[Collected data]
===== config.mk =====
export PLATFORM = sky130hd
export DESIGN_NAME = gravador_sequencia
export DESIGN_NICKNAME = d
export VERILOG_FILES = /design/src/rtl/gravador_pkg.sv /design/src/rtl/gravador_sequencia_ram.sv /design/src/rtl/gravador_sequencia.sv
export SDC_FILE = /design/constraint.sdc
export NUM_CORES = 1
export LEC_CHECK = 0
export BUFFER_PORTS_ARGS = -buffer_cell sky130_fd_sc_hd__buf_2
export CORE_UTILIZATION = 40
export DETAILED_ROUTE_END_ITERATION = 6
export SYNTH_ARGS = -nofsm -noshare
export SYNTH_HDL_FRONTEND = slang
export SYNTH_HIERARCHICAL = 1
export SYNTH_SLANG_ARGS = --single-unit

===== constraint.sdc =====
create_clock -name clock -period 7.29 [get_ports clock]
set_input_delay 0.3645 -clock clock [delete_from_list [all_inputs] [get_ports clock]]
set_output_delay 0.3645 -clock clock [all_outputs]
set_load 0.01 [all_outputs]

===== src/rtl/gravador_pkg.sv =====
// Shared constants for the button-sequence recorder: state codes, RAM geometry
// and a one-hot helper.
package gravador_pkg;

    localparam int unsigned RAM_DEPTH = 16;
    localparam int unsigned DATA_W    = 4;
    localparam int unsigned ADDR_W    = 4;
    localparam int unsigned COMP_W    = 5;
    localparam int unsigned ESTADO_W  = 4;

    localparam logic [ESTADO_W-1:0] EST_INICIAL    = 4'h0;
    localparam logic [ESTADO_W-1:0] EST_PREPARACAO = 4'h1;
    localparam logic [ESTADO_W-1:0] EST_ESPERA     = 4'h2;
    localparam logic [ESTADO_W-1:0] EST_REGISTRA   = 4'h3;
    localparam logic [ESTADO_W-1:0] EST_PROXIMA    = 4'h4;
    localparam logic [ESTADO_W-1:0] EST_FIM        = 4'h5;
    localparam logic [ESTADO_W-1:0] EST_TIMEOUT    = 4'hD;
    localparam logic [ESTADO_W-1:0] EST_ERRO       = 4'hE;

    // True when exactly one bit of v is set
    function automatic logic one_hot(input logic [DATA_W-1:0] v);
        return (v != '0) && ((v & (v - DATA_W'(1))) == '0);
    endfunction

endpackage


===== src/rtl/gravador_sequencia_ram.sv =====
// 16x4 storage for recorded presses: synchronous write, asynchronous read.
// Contents are deliberately not reset.
module ram_16x4
    import gravador_pkg::*;
(
    input  logic              clock,
    input  logic              we,
    input  logic [ADDR_W-1:0] wr_addr,
    input  logic [DATA_W-1:0] wr_data,
    input  logic [ADDR_W-1:0] rd_addr,
    output logic [DATA_W-1:0] rd_data
);

    logic [DATA_W-1:0] mem [RAM_DEPTH];

    // Single write port
    always_ff @(posedge clock) begin
        if (we) begin
            mem[wr_addr] <= wr_data;
        end
    end

    assign rd_data = mem[rd_addr];

endmodule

EXERCISE DESCRIPTION
Could you write out, exactly as they stand, only the lines above that begin at the line with "export LEC_CHECK = 0" and stop after the line with "always_ff @(posedge clock) begin"?

TASK ANSWER
export LEC_CHECK = 0
export BUFFER_PORTS_ARGS = -buffer_cell sky130_fd_sc_hd__buf_2
export CORE_UTILIZATION = 40
export DETAILED_ROUTE_END_ITERATION = 6
export SYNTH_ARGS = -nofsm -noshare
export SYNTH_HDL_FRONTEND = slang
export SYNTH_HIERARCHICAL = 1
export SYNTH_SLANG_ARGS = --single-unit

===== constraint.sdc =====
create_clock -name clock -period 7.29 [get_ports clock]
set_input_delay 0.3645 -clock clock [delete_from_list [all_inputs] [get_ports clock]]
set_output_delay 0.3645 -clock clock [all_outputs]
set_load 0.01 [all_outputs]

===== src/rtl/gravador_pkg.sv =====
// Shared constants for the button-sequence recorder: state codes, RAM geometry
// and a one-hot helper.
package gravador_pkg;

    localparam int unsigned RAM_DEPTH = 16;
    localparam int unsigned DATA_W    = 4;
    localparam int unsigned ADDR_W    = 4;
    localparam int unsigned COMP_W    = 5;
    localparam int unsigned ESTADO_W  = 4;

    localparam logic [ESTADO_W-1:0] EST_INICIAL    = 4'h0;
    localparam logic [ESTADO_W-1:0] EST_PREPARACAO = 4'h1;
    localparam logic [ESTADO_W-1:0] EST_ESPERA     = 4'h2;
    localparam logic [ESTADO_W-1:0] EST_REGISTRA   = 4'h3;
    localparam logic [ESTADO_W-1:0] EST_PROXIMA    = 4'h4;
    localparam logic [ESTADO_W-1:0] EST_FIM        = 4'h5;
    localparam logic [ESTADO_W-1:0] EST_TIMEOUT    = 4'hD;
    localparam logic [ESTADO_W-1:0] EST_ERRO       = 4'hE;

    // True when exactly one bit of v is set
    function automatic logic one_hot(input logic [DATA_W-1:0] v);
        return (v != '0) && ((v & (v - DATA_W'(1))) == '0);
    endfunction

endpackage


===== src/rtl/gravador_sequencia_ram.sv =====
// 16x4 storage for recorded presses: synchronous write, asynchronous read.
// Contents are deliberately not reset.
module ram_16x4
    import gravador_pkg::*;
(
    input  logic              clock,
    input  logic              we,
    input  logic [ADDR_W-1:0] wr_addr,
    input  logic [DATA_W-1:0] wr_data,
    input  logic [ADDR_W-1:0] rd_addr,
    output logic [DATA_W-1:0] rd_data
);

    logic [DATA_W-1:0] mem [RAM_DEPTH];

    // Single write port
    always_ff @(posedge clock) begin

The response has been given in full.